Johannesburg likes to see itself as a world-class city: the host of the latest G20 summit, the site of the World Cup championship match in 2010 and still the biggest city in Africa’s most industrialized country.
But the sad reality is that the city is eroding under pressure. The African National Congress, which has governed Johannesburg for almost all of the past 32 years, has failed to ensure the basic maintenance that any city needs, leaving its infrastructure decaying and prone to disaster.
The water crisis has broader political significance. The Johannesburg saga could trigger a South African electoral earthquake. Frustrated voters seem ready to deal a severe blow to the party that has dominated the country since the end of apartheid.
The Globe and Mail’s bureau in Johannesburg has endured some of the worst of the water shortages. Half a block from our home is one of the city’s most notorious pipes, the epicentre of innumerable battles, protests, petitions and botched repairs. The pipe on Dorset Road has burst dozens of times in recent years, leaving the street routinely without water for 24 to 48 hours, sometimes longer.
Residents sardonically call it the “Dorset Dam” – a reference to the huge pool of muddy water that accumulates around the pipe when city workers dig into it.

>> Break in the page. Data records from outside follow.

==> config.mk <==
export PLATFORM = sky130hd
export DESIGN_NAME = branch_predictor
export DESIGN_NICKNAME = d
export VERILOG_FILES = /design/src/verilog/bp_types_pkg.sv /design/src/verilog/bp_if_pkg.sv /design/src/verilog/kind_table.sv /design/src/verilog/local_hist_table.sv /design/src/verilog/dir_predictor.sv /design/src/verilog/global_hist.sv /design/src/verilog/target_predictor.sv /design/src/verilog/branch_predictor.sv
export VERILOG_INCLUDE_DIRS = /design/src /design/src/verilog
export SDC_FILE = /design/constraint.sdc
export NUM_CORES = 2
export LEC_CHECK = 0
export BUFFER_PORTS_ARGS = -buffer_cell sky130_fd_sc_hd__clkbuf_2
export CAP_MARGIN = 20
export CORE_MARGIN = 1.5
export CORE_UTILIZATION = 40
export CTS_BUF_LIST = sky130_fd_sc_hd__clkbuf_8
export DETAILED_ROUTE_END_ITERATION = 16
export SETUP_SLACK_MARGIN = 0.02
export SYNTH_ARGS = -nofsm -noshare
export SYNTH_HDL_FRONTEND = slang
export SYNTH_SLANG_ARGS = --single-unit
export TNS_END_PERCENT = 30
==> constraint.sdc <==
create_clock -name clk -period 6.82 [get_ports clk]
set_input_delay 0.682 -clock clk [delete_from_list [all_inputs] [get_ports clk]]
set_output_delay 0.682 -clock clk [all_outputs]
set_load 0.05 [all_outputs]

In early 2024, after months of failed repairs, the situation was so bad that local schools were left without water. Water sprayed dramatically from the pipe, wasting thousands of litres daily. The city sent in water tankers, forcing residents to queue up with buckets, which placated nobody.
Anger reached the boiling point, and the suburb organized a protest rally at the site of the broken pipe. People marched around the Dorset Dam with homemade protest signs. The city’s top officials were obliged to visit and solemnly pledged to find a permanent solution.
Two years later, the pipe continues to burst with alarming frequency. The senior officials don’t bother to visit any more.
The same crisis afflicts hundreds of other neighbourhoods in the city. Some go weeks or months with little or no water. Last year, the city officially recorded 13,331 leaks and 616 burst pipes. In total, about half of Johannesburg’s water is lost to leaks, burst pipes, illegal connections, decaying reservoirs and other wastage.
Protests reached such ferocity in one suburb that residents blocked roads with burning tires. Police responded with rubber bullets and stun grenades.
Last week, President Cyril Ramaphosa announced that local elections will be held across South Africa on Nov. 4. The water disaster is among the grievances that have sunk the ANC in the polls in Johannesburg and elsewhere. The long-dominant party is now facing “obliteration” in many towns and cities, political analyst Carol Paton wrote last week.
The ANC has recently been forced to rely on coalition partners to hang on to power in Johannesburg, but it remains the biggest party and has been part of the governing coalition for most of the past five years.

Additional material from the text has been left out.